* _Aim of the exercise_
Only the lines that include "about" should be copied from the data below.

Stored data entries
● ● ● ● ● ● ●

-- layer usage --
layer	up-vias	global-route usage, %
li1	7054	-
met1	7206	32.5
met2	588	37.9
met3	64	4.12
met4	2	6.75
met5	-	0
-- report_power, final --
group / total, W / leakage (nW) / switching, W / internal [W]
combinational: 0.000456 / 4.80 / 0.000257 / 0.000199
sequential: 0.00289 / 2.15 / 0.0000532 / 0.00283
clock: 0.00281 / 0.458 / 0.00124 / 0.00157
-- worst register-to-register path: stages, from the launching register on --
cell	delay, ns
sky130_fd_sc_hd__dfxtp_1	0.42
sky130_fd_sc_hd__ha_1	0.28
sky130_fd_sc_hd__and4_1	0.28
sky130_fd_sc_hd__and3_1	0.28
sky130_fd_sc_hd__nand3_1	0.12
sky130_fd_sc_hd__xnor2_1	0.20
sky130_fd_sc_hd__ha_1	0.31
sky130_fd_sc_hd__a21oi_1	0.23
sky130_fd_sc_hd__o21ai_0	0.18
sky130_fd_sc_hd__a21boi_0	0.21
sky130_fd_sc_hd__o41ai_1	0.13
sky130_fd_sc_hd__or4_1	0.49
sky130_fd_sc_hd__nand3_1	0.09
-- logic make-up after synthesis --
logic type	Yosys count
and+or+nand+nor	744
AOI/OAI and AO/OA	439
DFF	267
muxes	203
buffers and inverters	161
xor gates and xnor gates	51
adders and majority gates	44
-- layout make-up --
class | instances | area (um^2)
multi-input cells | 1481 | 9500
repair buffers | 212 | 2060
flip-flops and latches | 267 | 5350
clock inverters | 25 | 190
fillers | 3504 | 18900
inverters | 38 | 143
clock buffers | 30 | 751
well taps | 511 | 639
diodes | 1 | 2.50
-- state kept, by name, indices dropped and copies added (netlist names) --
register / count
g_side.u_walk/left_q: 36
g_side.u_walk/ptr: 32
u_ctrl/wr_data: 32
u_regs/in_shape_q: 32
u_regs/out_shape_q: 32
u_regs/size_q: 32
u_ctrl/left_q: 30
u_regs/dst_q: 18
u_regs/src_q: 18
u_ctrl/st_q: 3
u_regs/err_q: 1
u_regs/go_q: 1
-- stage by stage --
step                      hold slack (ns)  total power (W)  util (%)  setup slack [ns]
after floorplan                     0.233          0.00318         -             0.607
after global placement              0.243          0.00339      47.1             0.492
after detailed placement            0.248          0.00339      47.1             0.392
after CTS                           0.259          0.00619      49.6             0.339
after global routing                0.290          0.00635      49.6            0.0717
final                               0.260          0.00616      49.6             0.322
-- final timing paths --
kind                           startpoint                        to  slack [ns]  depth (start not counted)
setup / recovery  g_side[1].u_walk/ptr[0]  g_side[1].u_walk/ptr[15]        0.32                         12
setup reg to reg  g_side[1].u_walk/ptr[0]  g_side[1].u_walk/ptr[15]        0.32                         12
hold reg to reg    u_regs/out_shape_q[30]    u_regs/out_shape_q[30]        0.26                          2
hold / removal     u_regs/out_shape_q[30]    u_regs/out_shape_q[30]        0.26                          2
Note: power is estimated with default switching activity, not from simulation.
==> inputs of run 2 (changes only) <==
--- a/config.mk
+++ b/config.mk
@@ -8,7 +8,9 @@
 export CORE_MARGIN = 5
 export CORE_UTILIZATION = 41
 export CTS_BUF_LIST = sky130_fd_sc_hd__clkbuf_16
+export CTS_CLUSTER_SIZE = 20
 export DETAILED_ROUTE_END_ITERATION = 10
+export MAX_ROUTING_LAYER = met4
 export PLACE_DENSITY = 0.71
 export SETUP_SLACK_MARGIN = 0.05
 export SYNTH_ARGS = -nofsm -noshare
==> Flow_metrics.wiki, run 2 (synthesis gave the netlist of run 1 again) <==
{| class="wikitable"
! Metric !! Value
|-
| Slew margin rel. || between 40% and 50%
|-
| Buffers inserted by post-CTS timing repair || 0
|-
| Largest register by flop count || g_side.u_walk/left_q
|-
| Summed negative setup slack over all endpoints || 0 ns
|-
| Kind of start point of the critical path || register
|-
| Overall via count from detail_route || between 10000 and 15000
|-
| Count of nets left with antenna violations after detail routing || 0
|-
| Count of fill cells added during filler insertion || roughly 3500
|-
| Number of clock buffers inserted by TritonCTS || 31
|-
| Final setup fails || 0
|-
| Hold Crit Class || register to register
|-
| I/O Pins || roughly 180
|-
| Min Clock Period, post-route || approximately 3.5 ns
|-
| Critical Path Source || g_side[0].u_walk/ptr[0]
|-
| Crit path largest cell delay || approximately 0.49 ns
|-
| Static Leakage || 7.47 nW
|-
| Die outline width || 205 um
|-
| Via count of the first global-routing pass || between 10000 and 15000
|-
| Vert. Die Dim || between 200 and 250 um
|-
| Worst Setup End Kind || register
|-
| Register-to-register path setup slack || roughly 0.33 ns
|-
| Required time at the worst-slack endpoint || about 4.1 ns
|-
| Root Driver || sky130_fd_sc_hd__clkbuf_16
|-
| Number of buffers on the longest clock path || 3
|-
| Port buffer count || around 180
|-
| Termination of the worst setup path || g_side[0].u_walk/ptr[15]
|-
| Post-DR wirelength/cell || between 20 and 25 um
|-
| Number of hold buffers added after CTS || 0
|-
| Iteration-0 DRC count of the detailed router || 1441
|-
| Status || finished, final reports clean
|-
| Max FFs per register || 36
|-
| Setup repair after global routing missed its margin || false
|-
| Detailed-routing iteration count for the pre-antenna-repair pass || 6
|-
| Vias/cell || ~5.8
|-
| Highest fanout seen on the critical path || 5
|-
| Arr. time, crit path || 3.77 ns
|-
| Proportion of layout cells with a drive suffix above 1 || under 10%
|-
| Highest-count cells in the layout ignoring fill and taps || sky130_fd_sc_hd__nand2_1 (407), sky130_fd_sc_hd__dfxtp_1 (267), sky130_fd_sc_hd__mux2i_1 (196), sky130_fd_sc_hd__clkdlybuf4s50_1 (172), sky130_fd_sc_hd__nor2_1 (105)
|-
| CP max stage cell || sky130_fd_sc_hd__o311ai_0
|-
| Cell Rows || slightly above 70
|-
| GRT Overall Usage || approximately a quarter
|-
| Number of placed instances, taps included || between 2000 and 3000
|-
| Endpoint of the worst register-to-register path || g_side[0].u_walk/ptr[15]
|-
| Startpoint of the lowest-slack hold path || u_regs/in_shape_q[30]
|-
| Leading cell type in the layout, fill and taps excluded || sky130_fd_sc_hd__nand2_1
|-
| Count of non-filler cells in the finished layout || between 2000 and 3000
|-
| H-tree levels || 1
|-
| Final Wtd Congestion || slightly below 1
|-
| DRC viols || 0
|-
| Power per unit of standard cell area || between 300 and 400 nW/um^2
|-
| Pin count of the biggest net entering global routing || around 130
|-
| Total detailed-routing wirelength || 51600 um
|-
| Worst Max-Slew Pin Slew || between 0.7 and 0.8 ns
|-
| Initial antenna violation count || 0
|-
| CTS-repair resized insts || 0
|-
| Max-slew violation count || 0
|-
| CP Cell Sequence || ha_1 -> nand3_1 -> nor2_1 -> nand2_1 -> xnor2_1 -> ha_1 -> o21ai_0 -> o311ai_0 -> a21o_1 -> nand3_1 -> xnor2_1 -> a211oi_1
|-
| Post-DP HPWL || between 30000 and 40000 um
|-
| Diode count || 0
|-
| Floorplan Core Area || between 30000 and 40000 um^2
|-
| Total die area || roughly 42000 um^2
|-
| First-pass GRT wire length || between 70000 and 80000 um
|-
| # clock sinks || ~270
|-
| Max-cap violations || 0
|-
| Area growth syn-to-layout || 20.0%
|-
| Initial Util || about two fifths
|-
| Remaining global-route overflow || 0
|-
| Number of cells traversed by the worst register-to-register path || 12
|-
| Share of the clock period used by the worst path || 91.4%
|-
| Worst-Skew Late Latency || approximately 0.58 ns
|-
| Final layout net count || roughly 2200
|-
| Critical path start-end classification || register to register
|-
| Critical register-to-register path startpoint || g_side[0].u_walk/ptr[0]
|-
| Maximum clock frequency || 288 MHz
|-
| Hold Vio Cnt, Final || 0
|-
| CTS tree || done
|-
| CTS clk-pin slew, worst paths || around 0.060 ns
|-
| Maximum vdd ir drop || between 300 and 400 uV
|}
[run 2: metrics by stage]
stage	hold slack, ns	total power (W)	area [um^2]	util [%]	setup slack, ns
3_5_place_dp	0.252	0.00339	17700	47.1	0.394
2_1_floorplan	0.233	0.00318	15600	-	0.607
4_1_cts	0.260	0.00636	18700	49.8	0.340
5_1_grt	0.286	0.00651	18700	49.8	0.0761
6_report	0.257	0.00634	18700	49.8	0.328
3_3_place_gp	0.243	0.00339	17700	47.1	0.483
[src/rtl/cpu8_pkg.sv]
package cpu8_pkg;

  localparam int OPC_W = 4;

  typedef enum logic [OPC_W-1:0] {
    OP_ADDI  = 4'd0,
    OP_SUBI  = 4'd1,
    OP_LOAD  = 4'd2,
    OP_STORE = 4'd3,
    OP_BRZ   = 4'd4,
    OP_JMP   = 4'd5,
    OP_JAL   = 4'd6
  } opcode_e;

  typedef enum logic [2:0] {
    ALU_SUB   = 3'd1,
    ALU_ADD   = 3'd2,
    ALU_PASSX = 3'd3,
    ALU_PASSY = 3'd4
  } alu_op_e;

  typedef enum logic [1:0] {
    WB_ALU  = 2'd0,
    WB_MEM  = 2'd1,
    WB_LINK = 2'd2
  } wb_sel_e;

  typedef enum logic [1:0] {
    PC_SEQ = 2'd0,
    PC_BRZ = 2'd1,
    PC_ABS = 2'd2
  } pc_sel_e;

  typedef struct packed {
    logic    reg_we;
    logic    mem_we;
    alu_op_e alu_op;
    wb_sel_e wb_sel;
    pc_sel_e pc_sel;
  } ctl_t;

  function automatic ctl_t decode_op(logic [OPC_W-1:0] opc);
    ctl_t c;
    c.reg_we = 1'b0;
    c.mem_we = 1'b0;
    c.alu_op = ALU_PASSX;
    c.wb_sel = WB_ALU;
    c.pc_sel = PC_SEQ;
    case (opc)
      OP_ADDI:  begin c.reg_we = 1'b1; c.alu_op = ALU_ADD; end
      OP_SUBI:  begin c.reg_we = 1'b1; c.alu_op = ALU_SUB; end
      OP_LOAD:  begin c.reg_we = 1'b1; c.wb_sel = WB_MEM; c.alu_op = ALU_PASSY; end
      OP_STORE: begin c.mem_we = 1'b1; end
      OP_BRZ:   begin c.pc_sel = PC_BRZ; end
      OP_JMP:   begin c.pc_sel = PC_ABS; c.alu_op = ALU_PASSY; end
      OP_JAL:   begin c.reg_we = 1'b1; c.wb_sel = WB_LINK; c.pc_sel = PC_ABS; end
      default:  ;
    endcase
    return c;
  endfunction

  function automatic logic [7:0] wrap_add8(logic [7:0] a, logic [7:0] b);
    return a + b;
  endfunction

endpackage

[src/rtl/cpu8_decode.sv]
module cpu8_decode
  import cpu8_pkg::*;
#(
  parameter int DATA_W = 8,
  parameter int RSEL_W = 4,
  localparam int INSN_W = OPC_W + RSEL_W + DATA_W
) (
  input  logic [INSN_W-1:0] insn,
  output logic [OPC_W-1:0]  opc,
  output logic [RSEL_W-1:0] rsel,
  output logic [DATA_W-1:0] imm,
  output ctl_t              ctl
);
  assign opc  = insn[INSN_W-1 -: OPC_W];
  assign rsel = insn[DATA_W +: RSEL_W];
  assign imm  = insn[DATA_W-1:0];
  assign ctl  = decode_op(opc);
endmodule

[src/rtl/cpu8_regfile.sv]
module cpu8_regfile #(
  parameter int W = 8,
  parameter int N = 16,
  localparam int AW = $clog2(N)
) (
  input  logic          clk,
  input  logic          rst_n,
  input  logic          we,
  input  logic [AW-1:0] waddr,
  input  logic [W-1:0]  wdata,
  input  logic [AW-1:0] raddr,
  output logic [W-1:0]  rdata
);
  logic [W-1:0] regs_q [N];

  for (genvar g = 0; g < N; g++) begin : g_reg
    if (g == 0) begin : g_zero
      assign regs_q[g] = '0;
    end else begin : g_store
      always_ff @(posedge clk or negedge rst_n) begin
        if (!rst_n)
          regs_q[g] <= '0;
        else if (we && waddr == AW'(g))
          regs_q[g] <= wdata;
      end
    end
  end

  assign rdata = regs_q[raddr];
endmodule

[src/rtl/cpu8_alu.sv]
module cpu8_alu
  import cpu8_pkg::*;
#(
  parameter int W = 8
) (
  input  logic [W-1:0] x,
  input  logic [W-1:0] y,
  input  alu_op_e      op,
  output logic [W-1:0] res,
  output logic         zero
);
  always_comb begin
    case (op)
      ALU_SUB:   res = x - y;
      ALU_ADD:   res = x + y;
      ALU_PASSX: res = x;
      ALU_PASSY: res = y;
      default:   res = x;
    endcase
  end
  assign zero = (res == '0);
endmodule

[src/rtl/cpu8_pcu.sv]
module cpu8_pcu
  import cpu8_pkg::*;
#(
  parameter int W = 8
) (
  input  logic         clk,
  input  logic         rst_n,
  input  pc_sel_e      sel,
  input  logic         reg_zero,
  input  logic [W-1:0] imm,
  output logic [W-1:0] pc,
  output logic [W-1:0] pc_plus2,
  output logic         taken
);
  logic [W-1:0] br_tgt;
  logic [W-1:0] next_pc;

  assign pc_plus2 = pc + W'(2);
  assign br_tgt   = pc_plus2 + imm;
  assign taken    = (sel == PC_BRZ) && reg_zero;

  always_comb begin
    case (sel)
      PC_BRZ:  next_pc = reg_zero ? br_tgt : pc_plus2;
      PC_ABS:  next_pc = imm;
      default: next_pc = pc_plus2;
    endcase
  end

  always_ff @(posedge clk or negedge rst_n) begin
    if (!rst_n) pc <= '0;
    else        pc <= next_pc;
  end
endmodule

[src/rtl/cpu8_core.sv]
module cpu8_core
  import cpu8_pkg::*;
#(
  parameter int DATA_W  = 8,
  parameter int REG_CNT = 16
) (
  input  logic                                       clk,
  input  logic                                       rst_n,
  output logic [DATA_W-1:0]                          imem_addr,
  input  logic [OPC_W+$clog2(REG_CNT)+DATA_W-1:0]    imem_data,
  output logic [DATA_W-1:0]                          dmem_addr,
  output logic [DATA_W-1:0]                          dmem_wdata,
  output logic                                       dmem_we,
  input  logic [DATA_W-1:0]                          dmem_rdata
);
  localparam int RSEL_W = $clog2(REG_CNT);

  logic [OPC_W-1:0]  opc;
  logic [RSEL_W-1:0] rsel;
  logic [DATA_W-1:0] imm;
  ctl_t              ctl;
  logic [DATA_W-1:0] rs_val;
  logic [DATA_W-1:0] alu_res;
  logic              alu_zero;
  logic [DATA_W-1:0] pc;
  logic [DATA_W-1:0] pc_plus2;
  logic              br_taken;
  logic [DATA_W-1:0] wb_data;
  logic              wb_en;

  cpu8_decode #(.DATA_W(DATA_W), .RSEL_W(RSEL_W)) u_dec (
    .insn(imem_data), .opc(opc), .rsel(rsel), .imm(imm), .ctl(ctl)
  );

  cpu8_regfile #(.W(DATA_W), .N(REG_CNT)) u_rf (
    .clk(clk), .rst_n(rst_n), .we(wb_en), .waddr(rsel), .wdata(wb_data),
    .raddr(rsel), .rdata(rs_val)
  );

  cpu8_alu #(.W(DATA_W)) u_alu (
    .x(rs_val), .y(imm), .op(ctl.alu_op), .res(alu_res), .zero(alu_zero)
  );

  cpu8_pcu #(.W(DATA_W)) u_pcu (
    .clk(clk), .rst_n(rst_n), .sel(ctl.pc_sel), .reg_zero(alu_zero),
    .imm(imm), .pc(pc), .pc_plus2(pc_plus2), .taken(br_taken)
  );

  always_comb begin
    case (ctl.wb_sel)
      WB_MEM:  wb_data = dmem_rdata;
      WB_LINK: wb_data = pc_plus2;
      default: wb_data = alu_res;
    endcase
  end

  assign wb_en      = ctl.reg_we;
  assign imem_addr  = pc;
  assign dmem_addr  = imm;
  assign dmem_wdata = alu_res;
  assign dmem_we    = ctl.mem_we & rst_n;
endmodule

[config.mk]
export PLATFORM = sky130hd
export DESIGN_NAME = cpu8_core
export DESIGN_NICKNAME = d
export VERILOG_FILES = /design/src/rtl/cpu8_pkg.sv /design/src/rtl/cpu8_decode.sv /design/src/rtl/cpu8_regfile.sv /design/src/rtl/cpu8_alu.sv /design/src/rtl/cpu8_pcu.sv /design/src/rtl/cpu8_core.sv
export SDC_FILE = /design/constraint.sdc
export NUM_CORES = 1
export LEC_CHECK = 0
export BUFFER_PORTS_ARGS = -buffer_cell sky130_fd_sc_hd__clkbuf_2
export CAP_MARGIN = 20
export CORE_ASPECT_RATIO = 0.5
export CORE_MARGIN = 4
export CORE_UTILIZATION = 49
export DETAILED_ROUTE_END_ITERATION = 16
export PLACE_DENSITY = 0.67
export SETUP_SLACK_MARGIN = 0.2
export SYNTH_ARGS = -nofsm -noshare
export SYNTH_HDL_FRONTEND = slang
export SYNTH_SLANG_ARGS = --single-unit
[constraint.sdc]
create_clock -name clk -period 6.33 [get_ports clk]
set_input_delay 1.266 -clock clk [delete_from_list [all_inputs] [get_ports clk]]
set_output_delay 1.266 -clock clk [all_outputs]
set_load 0.005 [all_outputs]
==> impl_metrics.toml <==
[die]
fp-row-count = 31
dieArea_mm2 = 0.01748
core-area_mm2 = 0.01474
die_h_um = 95.50
design.portCount = 51
die_x_um = 183.0
starting_utilization_of_the_core_area = 0.5091

[timing]
finalWorstPathRequiredPeriod_ps = 5876
final.period_utilization = 0.9282
fin_setup_tns_ps = 0
report.final.setup_viol = 0
clock.fmax_ghz = 0.1702
clock-skew-final_ps = 10.44
max_slew_margin = 0.4092
worst_pin_slew_ps = 886.2
number_of_hold_violations_in_the_final_report = 0
grt_setup_unrepaired = "false"
report.final.slew_viol_count = 0

[clock_tree]
cts-htree-levels = 4
post-cts-setup-buffer-count = 0
cts.path.max_buffers = 2
cts.sinks = 128
insertion_delay_ps = 420
cts.reportedPaths.clkPinSlew_ps = 50
number_of_buffers_created_by_cts = 17
tritoncts = "done"
clock-root-buffer = "clkbuf_16"

[power_and_ir_drop]
cellPowerDensity_mw_per_mm2 = 345.5
p_leak_nw = 4.023
peakVddDrop_uv = 226.2

[synthesis]
yosys_warnings = 0
combined_area_of_all_synthesized_cells_mm2 = 0.007503
synth_edf_count = 0
postSynthCellCount = 647
postSynth.topFlopCell = "dfrtp_1"
register_bit_count_reported_by_yosys = 128
netlist-cell-type-count = 64
ffs_w_async_s_r_synth = 1.000
syn-num-nets = 697
seq_area_frac_synth = 0.4269
mean_cell_area_of_the_mapped_netlist_um2 = 11.60

[critical_path]
r2r_cells = 14
worstReg2RegStart = "u_rf.regs_q[9]$_DFFE_PN0P_"
critical_path_arrival_ps = 4610
slowest_delay_ps = 620
worstPathMaxFanout = 20
critical_path.n_buffers_inverters = 4
setup.reg_to_reg.worst_slack_ps = 2130
critical_path.slowest_cell = "a221oi_1"
crit_path_start_kind = "primary input"
critical_path.top_delay_family = "simple AND/OR/NAND/NOR gates"
critical_path_required_ps = 5060
cp.depth = 14
regToRegEndpoint = "u_pcu.pc[1]$_DFF_PN0_"
worstSetupEndpointType = "primary output"
critical_path.cell_chain = "clkbuf_4, buf_4, nor2b_1, buf_4, a22oi_1, a221oi_1, ha_1, a2111oi_1, a21bo_2, nand2_1, or4b_1, nand3_1, nand2b_1, clkbuf_2"
cp_common_cell = "buf_4"
critical_path_class = "primary input to primary output"

[placed_design]
gp_congestion = 0.9336
placed_cells = 861
port_buffers = 50
post-dp-hpwl_um = 13490
placement.cell_area_mm2 = 0.007838

[cells_and_area]
n_antenna_cell = 0
multi_input_area_mm2 = 0.003983
nNetsFinal = 733
area_of_all_sequential_standard_cells_mm2 = 0.003203
final_design_area_no_fill_mm2 = 0.008469
flow.area_growth_from_synthesis_pct = 12.87
drive_gt1_frac = 0.3305
fill_cell_instance_count_of_the_final_layout = 1200
final_core_utilization = 0.5746
fin_cells = 894

[routing]
drt_pass1_iterations = 5
totalWireLength_um = 18960
via_per_instance_ratio = 6.120
antenna_left = 0
num_vias = 5471
detail_route.wl_per_cell_um = 21.21
detail_route.iter0.violations = 444
residual_drc_count = 0

[grt]
global_route.usage.total = 0.2270
first_pass_grt_wire_length_um = 30370
global_route_overflow = 0
antenna_found_initial = 1
grt_max_degree = 71
grt_pass1_vias = 5495

[job]
timing.max_cap.violations = 0

[worst_hold_path]
cells_on_worst_hold_path = 2
hold-path-endpoint = "u_rf.regs_q[42]$_DFFE_PN0P_"
worstHoldStart = "u_rf.regs_q[42]$_DFFE_PN0P_"
hold_path_class = "register to register"

[run_status]
run_status = "completed"
-- worst max-delay path by stage --
| stage | from | to |
|---|---|---|
| final | imem_data[8] | dmem_wdata[7] |
| after global routing | imem_data[8] | dmem_wdata[7] |
| after CTS | imem_data[8] | dmem_wdata[7] |
| after detailed placement | imem_data[8] | dmem_wdata[7] |
| after global placement | imem_data[8] | dmem_wdata[7] |
| after floorplan | imem_data[9] | dmem_wdata[7] |
-- cells in the final DEF, fill, tap and decap left out, types with 4 or more instances in the layout --
cell        instances
o211ai_1            5
nor2b_1             9
a221oi_1           15
ha_1               22
a21o_1              5
and2_1              5
nor3_1              6
mux4_1              9
o21ai_0            21
a22o_1              4
nand2b_1            6
mux2i_1            21
clkbuf_2           47
xnor2_1             8
a21oi_1            22
nand3_1            10
buf_4              13
mux2_2            114
inv_1              18
nand2_1            54
clkinvlp_4          4
a221o_1             8
inv_6               4
nor2_1             28
dfrtp_1           128
a22oi_1             8
xor2_1             11
clkbuf_16          17
mux4_2              9
-- sequential cells by signal, summed over array words and instances (netlist names) --
| register | flops |
|---|---|
| u_pcu.pc | 8 |
| u_rf.regs_q | 120 |
-- metal layers --
layer  track usage  part of all wire
met1        0.3120              0.46
met3       0.03963             0.066
met4       0.07993             0.023
met5             0           0.00042
met2        0.3673              0.45
-- per-stage QoR --
stage | hold WS (ps) | worst slack [ps] | total power [mW]
floorplan | 441.6 | 982.3 | 1.665
global placement | 457.6 | 325.5 | 1.885
detailed placement | 468.4 | 172.6 | 1.910
CTS | 480.9 | 324.4 | 2.931
global route | 507.5 | 196.4 | 3.079
finish | 474.2 | 454.4 | 2.926
-- logic make-up (layout without fill, tap and decap cells) --
| logic type | count (synthesis) | after routing | share of synthesized area |
|---|---|---|---|
| AOI/OAI and AO/OA | 116 | 116 | 0.1116 |
| xor gates and xnor gates | 19 | 19 | 0.02218 |
| adders and majority gates | 24 | 24 | 0.04202 |
| buffers and inverters | 64 | 113 | 0.04369 |
| DFF | 128 | 128 | 0.4269 |
| muxes | 153 | 153 | 0.2576 |
| and+or+nand+nor | 143 | 143 | 0.09605 |
-- worst reg2reg max path, cell delays in order (launching register included) --
cell	delay [ps]
dfrtp_1	370
mux4_2	470
mux2_2	330
nand2_1	80
o21ai_0	160
ha_1	350
a211o_1	360
a21o_1	180
a32o_1	270
a21oi_1	320
nand4b_1	210
nor4_4	230
buf_4	250
mux2i_1	220
o311ai_0	220
-- Yosys cell counts (all sizes together), types with 4 or more instances --
library cell | instances | share of area
inv | 18 | 0.0090
a22o | 4 | 0.0047
nor3 | 6 | 0.0040
ha | 22 | 0.037
o211ai | 5 | 0.0050
o21ai | 22 | 0.015
a221o | 8 | 0.011
nand2 | 55 | 0.028
a221oi | 17 | 0.021
mux4 | 18 | 0.059
nor2b | 10 | 0.0083
mux2i | 21 | 0.028
nand2b | 6 | 0.0050
a22oi | 8 | 0.0080
xor2 | 11 | 0.013
and2 | 5 | 0.0042
buf | 28 | 0.026
nand3 | 10 | 0.0067
dfrtp | 128 | 0.43
mux2 | 114 | 0.17
a21o | 5 | 0.0050
a21oi | 22 | 0.015
nor2 | 29 | 0.015
xnor2 | 8 | 0.0093
clkbuf | 18 | 0.0090
-- power by group --
part | switching (mW) | total (mW) | internal, mW
combinational | 0.418 | 0.804 | 0.386
clock | 0.390 | 1.02 | 0.626
sequential | 0.105 | 1.11 | 1.00
total | 0.913 | 2.93 | 2.01
-- layout make-up --
class | count | share of cell area
clock buffer | 18 | 0.05067
clock inverter | 14 | 0.02127
multi-input combinational | 455 | 0.4702
tap | 198 | 0.02925
inverter | 18 | 0.007978
timing repair buffer | 63 | 0.04240
sequential | 128 | 0.3782
-- timing repair --
action / in CTS / in global routing
hold buffers: 0 / 0
endpoints found under the setup margin: 1 / 3
resized for setup: 1 / 6
Power figures use the tool's default switching activity.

● ● ● ● ● ● ●

* _Response_
| Required time at the worst-slack endpoint || about 4.1 ns
| Initial Util || about two fifths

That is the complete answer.